A Registered Nurse since 1985 and a Certified Aesthetic Nurse Specialist since 2006, she is recognized as an expert injector, trainer and educator for Allergan Canada as well as Sciton Lasers, manufacturer of Halo™ Laser treatment.
Webb agrees that the cold outdoors, exacerbated by the dry, hot indoors, can wreak havoc on the skin’s moisture due to evaporation. Unfortunately, many people also suffer from additional loss of moisture because they have what she calls a “disrupted skin barrier”.
“We produce our moisture from the inside out,” says Webb. “The body has a certain pH and skin barrier that protects the skin.” She explains the body naturally produces ceramides, as well as a cholesterol that, together, help prevent loss of moisture through the skin.
Ceramides are vitally important, according to Webb. They protect us from water loss through evaporation by providing this natural barrier. Without it, the moisture we produce internally will evaporate into the air. As we age, many people rely on creams and lotions to moisturize the skin and battle the marks of aging. Ironically, this can have the negative effect of breaking down the skin barrier.
“Let your skin do what it needs to do,” says Webb. “Often we’ll see women apply more and more moisturizer and what happens is your body turns off the ability to produce the ceramides and cholesterol that’s keeping your hydration in.” The body starts to depend on outside application, rather than rely on its own ability to moisturize.
At Boutique Medical Aesthetics, Webb recommends medical grade skincare products to her clients. These are pharmaceutical grade quality that are supplied and managed through a physician or designate such as Webb. While drug store or department store skin products treat the surface – which is the dead dry skin – the active ingredients in medical grade products change the skin cells at a cellular level so the cells rise the surface healthier and hydrated. Even still, the number one thing anyone can do to prevent the effects of aging on skin is to apply sunscreen all year round.

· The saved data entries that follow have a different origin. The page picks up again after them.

$ cat src/hw/can_sic_defs.svh
// timing constants for the ringing-suppression transceiver and its controller
// assumes a 125 MHz reference clock on both ends
`ifndef CAN_SIC_DEFS_SVH
`define CAN_SIC_DEFS_SVH

`define CAN_CLK_NS            8
`define CAN_DTO_NS            1200000
`define CAN_DTO_CYCLES        (`CAN_DTO_NS / `CAN_CLK_NS)
`define CAN_PAS_REC_MIN_NS    420
`define CAN_PAS_REC_MAX_NS    530
`define CAN_ACT_REC_CYCLES    ((`CAN_PAS_REC_MIN_NS + `CAN_CLK_NS - 1) / `CAN_CLK_NS)
`define CAN_WAKE_FILT_CYCLES  63
`define CAN_MAX_DOM_BITS      11
`define CAN_BIT_CYCLES        16

`endif

$ cat src/hw/can_sic_pkg.sv
// types shared by both ends of the transceiver logic link
// assumes nothing beyond a SystemVerilog compiler
`default_nettype none
package can_sic_pkg;

   typedef enum logic {
      SIC_PASSIVE = 1'b0,
      SIC_ACTIVE  = 1'b1
   } sic_phase_e;

   typedef enum logic [2:0] {
      WAKE_IDLE = 3'h0,
      WAKE_DOM1 = 3'h1,
      WAKE_REC1 = 3'h3,
      WAKE_DOM2 = 3'h2,
      WAKE_DONE = 3'h6
   } wake_state_e;

endpackage : can_sic_pkg
`default_nettype wire

$ cat src/hw/can_sic_if.sv
// logic-side pins between protocol controller and transceiver
// assumes both ends share REF_CLK; rxd level is meaningful only while rxd_oe is high
`default_nettype none
interface can_sic_if;
   logic txd;
   logic stb;
   logic rxd;
   logic rxd_oe;

   modport ctrl (output txd, output stb, input rxd, input rxd_oe);
   modport xcvr (input txd, input stb, output rxd, output rxd_oe);
endinterface : can_sic_if
`default_nettype wire

$ cat src/hw/can_sic_xcvr.sv
// transceiver digital control: bus state mapping, dominant timeout, ringing suppression, standby wake
// assumes txd/stb and BUS_DOMINANT synchronous to REF_CLK; bus drivers are analog cells outside
//
// Notes on behaviour
// - txd low drives dominant; dominant gives rxd low
// - txd high leaves recessive; recessive gives rxd high
// - dominant timeout works only in normal mode
// - each txd falling edge starts timeout measurement
// - no rising edge in time disables driver
// - txd high re-enables driver, clears fault
// - receiver keeps mirroring bus during fault
// - controller bit rate keeps eleven dominants short
// - drive recessive low impedance after rising edge; the code skips this after a rising edge that ends a timeout fault
// - then passive recessive, driver high impedance
// - up to 8Mbps, rate independent behaviour
// - standby biases bus lines weakly to ground
// - wake in standby drives rxd low
// - controller returns to normal after wake
// - mode select may be tied to ground
// - rxd undriven until logic supply present
// - mode select high standby, low normal
// - standby rxd stays high until wake
// - passive phase starts 420 to 530 ns
// - wake is dom, rec, dom, rec filtered
`include "can_sic_defs.svh"
`default_nettype none
module can_sic_xcvr
   import can_sic_pkg::*;
#(
   parameter int DTO_CYCLES       = `CAN_DTO_CYCLES,
   parameter int ACT_REC_CYCLES   = `CAN_ACT_REC_CYCLES,
   parameter int WAKE_FILT_CYCLES = `CAN_WAKE_FILT_CYCLES
) (
   input  wire logic   REF_CLK,
   input  wire logic   RST_N,
   can_sic_if.xcvr     PINS,
   input  wire logic   LOGIC_SUPPLY_OK,
   input  wire logic   BUS_DOMINANT,
   output var  logic   DRIVE_DOMINANT,
   output var  logic   DRIVE_ACTIVE_REC,
   output var  logic   BIAS_MID,
   output var  logic   BIAS_GND,
   output var  logic   DTO_FAULT,
   output var  logic   WAKE_FLAG
);

   localparam int DTO_W  = $clog2(DTO_CYCLES + 1);
   localparam int ACT_W  = $clog2(ACT_REC_CYCLES + 1);
   localparam int FILT_W = $clog2(WAKE_FILT_CYCLES + 1);

   typedef struct packed {
      logic              txd_prev;
      logic              dto_run;
      logic [DTO_W-1:0]  dto_cnt;
      logic              dto_fault;
      sic_phase_e        sic;
      logic [ACT_W-1:0]  act_cnt;
      wake_state_e       wake;
      logic              bus_last;
      logic [FILT_W-1:0] run_cnt;
      logic [FILT_W-1:0] hold_cnt;
      logic              rxd_latched;
      logic              rxd;
      logic              rxd_oe;
      logic              drv_dom;
      logic              drv_act;
      logic              bias_mid;
      logic              bias_gnd;
   } xcvr_s;

   xcvr_s s;
   xcvr_s next_s;

   logic normal;
   logic txd_fall;
   logic txd_rise;
   logic filt_hit;
   logic filt_dom;
   logic filt_rec;

   always_comb begin
      next_s   = s;
      normal   = ~PINS.stb;
      txd_fall = s.txd_prev & ~PINS.txd;
      txd_rise = ~s.txd_prev & PINS.txd;
      next_s.txd_prev = PINS.txd;

      // dominant timeout supervisor
      if (!normal) begin
         next_s.dto_run   = 1'b0;
         next_s.dto_cnt   = '0;
         next_s.dto_fault = 1'b0;
      end else if (txd_fall) begin
         next_s.dto_run = 1'b1;
         next_s.dto_cnt = '0;
      end else if (PINS.txd) begin
         next_s.dto_run   = 1'b0;
         next_s.dto_fault = 1'b0;
      end else if (s.dto_run) begin
         if (s.dto_cnt == DTO_W'(DTO_CYCLES - 1)) begin
            next_s.dto_run   = 1'b0;
            next_s.dto_fault = 1'b1;
         end else begin
            next_s.dto_cnt = s.dto_cnt + DTO_W'(1);
         end
      end

      // ringing suppression after each rising edge that does not end a timeout fault, independent of bit rate
      if (!normal) begin
         next_s.sic     = SIC_PASSIVE;
         next_s.act_cnt = '0;
      end else if (txd_rise && !s.dto_fault) begin
         next_s.sic     = SIC_ACTIVE;
         next_s.act_cnt = ACT_W'(ACT_REC_CYCLES - 1);
      end else if (s.sic == SIC_ACTIVE) begin
         if (!PINS.txd || s.act_cnt == '0) begin
            next_s.sic = SIC_PASSIVE;
         end else begin
            next_s.act_cnt = s.act_cnt - ACT_W'(1);
         end
      end

      // bus drive and bias, registered
      next_s.drv_dom  = normal & ~PINS.txd & ~next_s.dto_fault;
      next_s.drv_act  = normal & PINS.txd & (next_s.sic == SIC_ACTIVE);
      next_s.bias_mid = normal;
      next_s.bias_gnd = ~normal;

      // wake pattern filter in standby
      next_s.bus_last = BUS_DOMINANT;
      filt_hit = 1'b0;
      if (BUS_DOMINANT != s.bus_last) begin
         next_s.run_cnt = '0;
      end else if (s.run_cnt != FILT_W'(WAKE_FILT_CYCLES - 1)) begin
         next_s.run_cnt = s.run_cnt + FILT_W'(1);
         filt_hit = (s.run_cnt == FILT_W'(WAKE_FILT_CYCLES - 2));
      end
      filt_dom = filt_hit & BUS_DOMINANT;
      filt_rec = filt_hit & ~BUS_DOMINANT;
      if (s.hold_cnt != '0) begin
         next_s.hold_cnt = s.hold_cnt - FILT_W'(1);
      end

      if (normal) begin
         next_s.wake        = WAKE_IDLE;
         next_s.hold_cnt    = '0;
         next_s.rxd_latched = 1'b0;
      end else begin
         unique case (s.wake)
            WAKE_IDLE: begin
               if (filt_dom) begin
                  next_s.wake = WAKE_DOM1;
               end
            end
            WAKE_DOM1: begin
               if (filt_rec) begin
                  next_s.wake = WAKE_REC1;
               end
            end
            WAKE_REC1: begin
               if (filt_dom) begin
                  next_s.wake = WAKE_DOM2;
               end
            end
            WAKE_DOM2: begin
               if (filt_rec) begin
                  next_s.wake     = WAKE_DONE;
                  next_s.hold_cnt = FILT_W'(WAKE_FILT_CYCLES);
               end
            end
            WAKE_DONE: begin
               if (BUS_DOMINANT) begin
                  next_s.rxd_latched = 1'b1;
               end
            end
            default: begin
               next_s.wake = WAKE_IDLE;
            end
         endcase
      end

      // receive pin
      if (normal) begin
         next_s.rxd = ~BUS_DOMINANT;
      end else begin
         next_s.rxd = ~((next_s.hold_cnt != '0) | next_s.rxd_latched);
      end
      next_s.rxd_oe = LOGIC_SUPPLY_OK;
   end

   always_ff @(posedge REF_CLK or negedge RST_N) begin
      if (!RST_N) begin
         s          <= '0;
         s.txd_prev <= 1'b1;
         s.wake     <= WAKE_IDLE;
         s.sic      <= SIC_PASSIVE;
         s.rxd      <= 1'b1;
         s.bias_gnd <= 1'b1;
      end else begin
         s <= next_s;
      end
   end

   assign PINS.rxd         = s.rxd;
   assign PINS.rxd_oe      = s.rxd_oe;
   assign DRIVE_DOMINANT   = s.drv_dom;
   assign DRIVE_ACTIVE_REC = s.drv_act;
   assign BIAS_MID         = s.bias_mid;
   assign BIAS_GND         = s.bias_gnd;
   assign DTO_FAULT        = s.dto_fault;
   assign WAKE_FLAG        = (s.wake == WAKE_DONE);

endmodule : can_sic_xcvr
`default_nettype wire

$ cat src/flat_wrapper.sv
// flat-port wrapper written by rule: the top's interface ports become plain ports
module can_sic_xcvr_flat import can_sic_pkg::*;
#(
   parameter int DTO_CYCLES       = `CAN_DTO_CYCLES,
   parameter int ACT_REC_CYCLES   = `CAN_ACT_REC_CYCLES,
   parameter int WAKE_FILT_CYCLES = `CAN_WAKE_FILT_CYCLES
)
  (REF_CLK, RST_N, LOGIC_SUPPLY_OK, BUS_DOMINANT, DRIVE_DOMINANT, DRIVE_ACTIVE_REC, BIAS_MID, BIAS_GND, DTO_FAULT, WAKE_FLAG, PINS_txd, PINS_stb, PINS_rxd, PINS_rxd_oe);
  can_sic_if PINS_i ();
  input  wire logic REF_CLK;
  input  wire logic RST_N;
  input  wire logic LOGIC_SUPPLY_OK;
  input  wire logic BUS_DOMINANT;
  output var  logic DRIVE_DOMINANT;
  output var  logic DRIVE_ACTIVE_REC;
  output var  logic BIAS_MID;
  output var  logic BIAS_GND;
  output var  logic DTO_FAULT;
  output var  logic WAKE_FLAG;
  input wire logic [$bits(PINS_i.txd)-1:0] PINS_txd;
  input wire logic [$bits(PINS_i.stb)-1:0] PINS_stb;
  output wire logic [$bits(PINS_i.rxd)-1:0] PINS_rxd;
  output wire logic [$bits(PINS_i.rxd_oe)-1:0] PINS_rxd_oe;
  assign PINS_i.txd = PINS_txd;
  assign PINS_i.stb = PINS_stb;
  assign PINS_rxd = PINS_i.rxd;
  assign PINS_rxd_oe = PINS_i.rxd_oe;
  can_sic_xcvr #(.DTO_CYCLES(DTO_CYCLES), .ACT_REC_CYCLES(ACT_REC_CYCLES), .WAKE_FILT_CYCLES(WAKE_FILT_CYCLES)) u_core (.REF_CLK(REF_CLK), .RST_N(RST_N), .PINS(PINS_i), .LOGIC_SUPPLY_OK(LOGIC_SUPPLY_OK), .BUS_DOMINANT(BUS_DOMINANT), .DRIVE_DOMINANT(DRIVE_DOMINANT), .DRIVE_ACTIVE_REC(DRIVE_ACTIVE_REC), .BIAS_MID(BIAS_MID), .BIAS_GND(BIAS_GND), .DTO_FAULT(DTO_FAULT), .WAKE_FLAG(WAKE_FLAG));
endmodule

“The sun is responsible for 90 per cent of your aging and 10 per cent is from genetics,” says Webb. A minimum SPF 30 should be applied every two hours, or more frequently when perspiring or swimming, and through all the seasons.

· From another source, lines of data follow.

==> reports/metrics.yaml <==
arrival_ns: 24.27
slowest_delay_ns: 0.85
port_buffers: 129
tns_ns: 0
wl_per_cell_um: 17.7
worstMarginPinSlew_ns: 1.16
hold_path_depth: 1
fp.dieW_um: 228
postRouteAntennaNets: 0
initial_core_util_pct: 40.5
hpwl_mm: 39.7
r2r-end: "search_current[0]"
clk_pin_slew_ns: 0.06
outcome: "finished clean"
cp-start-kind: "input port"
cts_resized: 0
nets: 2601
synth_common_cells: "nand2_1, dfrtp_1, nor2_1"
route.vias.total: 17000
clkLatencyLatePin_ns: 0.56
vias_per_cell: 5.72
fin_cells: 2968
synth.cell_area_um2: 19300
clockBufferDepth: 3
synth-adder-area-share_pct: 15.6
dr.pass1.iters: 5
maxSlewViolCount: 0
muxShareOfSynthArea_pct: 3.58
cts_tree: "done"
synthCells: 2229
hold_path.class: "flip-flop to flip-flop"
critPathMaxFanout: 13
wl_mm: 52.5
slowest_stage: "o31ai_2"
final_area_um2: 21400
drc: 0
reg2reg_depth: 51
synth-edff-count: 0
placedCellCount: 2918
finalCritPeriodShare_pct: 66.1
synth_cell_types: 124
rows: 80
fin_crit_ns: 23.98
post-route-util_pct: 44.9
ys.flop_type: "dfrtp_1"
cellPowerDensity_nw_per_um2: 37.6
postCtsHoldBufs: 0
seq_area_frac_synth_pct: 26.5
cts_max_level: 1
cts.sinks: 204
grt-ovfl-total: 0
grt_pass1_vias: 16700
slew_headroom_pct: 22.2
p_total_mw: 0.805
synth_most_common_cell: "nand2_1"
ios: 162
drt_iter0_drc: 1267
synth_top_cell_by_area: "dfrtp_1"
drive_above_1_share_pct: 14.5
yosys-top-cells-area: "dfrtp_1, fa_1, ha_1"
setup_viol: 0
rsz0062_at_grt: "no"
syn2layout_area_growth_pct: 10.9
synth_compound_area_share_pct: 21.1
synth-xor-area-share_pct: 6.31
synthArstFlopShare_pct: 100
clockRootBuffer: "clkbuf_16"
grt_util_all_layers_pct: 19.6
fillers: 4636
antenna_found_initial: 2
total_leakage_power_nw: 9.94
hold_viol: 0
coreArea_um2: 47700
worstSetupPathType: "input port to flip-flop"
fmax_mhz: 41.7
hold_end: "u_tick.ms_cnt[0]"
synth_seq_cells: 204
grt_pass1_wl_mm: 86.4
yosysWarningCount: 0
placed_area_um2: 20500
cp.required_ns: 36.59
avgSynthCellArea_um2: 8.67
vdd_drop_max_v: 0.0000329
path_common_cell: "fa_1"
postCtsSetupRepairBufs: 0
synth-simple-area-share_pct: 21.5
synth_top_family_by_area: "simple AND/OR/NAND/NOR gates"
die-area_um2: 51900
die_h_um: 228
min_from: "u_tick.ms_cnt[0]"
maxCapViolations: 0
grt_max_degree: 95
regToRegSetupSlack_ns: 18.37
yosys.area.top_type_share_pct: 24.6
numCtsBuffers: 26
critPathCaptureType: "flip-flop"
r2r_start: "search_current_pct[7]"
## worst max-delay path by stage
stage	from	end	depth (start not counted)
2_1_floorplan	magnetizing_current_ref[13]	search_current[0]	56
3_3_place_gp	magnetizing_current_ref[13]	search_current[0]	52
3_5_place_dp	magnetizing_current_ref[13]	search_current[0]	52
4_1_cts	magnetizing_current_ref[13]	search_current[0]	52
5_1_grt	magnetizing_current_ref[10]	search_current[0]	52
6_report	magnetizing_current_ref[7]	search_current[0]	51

“Blue light coming from our devices even causes skin damage,” insists Webb, which is why she recommends wearing it inside as well as outside. Medical grade skincare complements the sunscreen because it is able to correct sun damage that has already occurred. (The greatest sun damage happens between ages seven and 27 years old.) As we get older, the products also play an important role in preventing and protecting the skin for the future.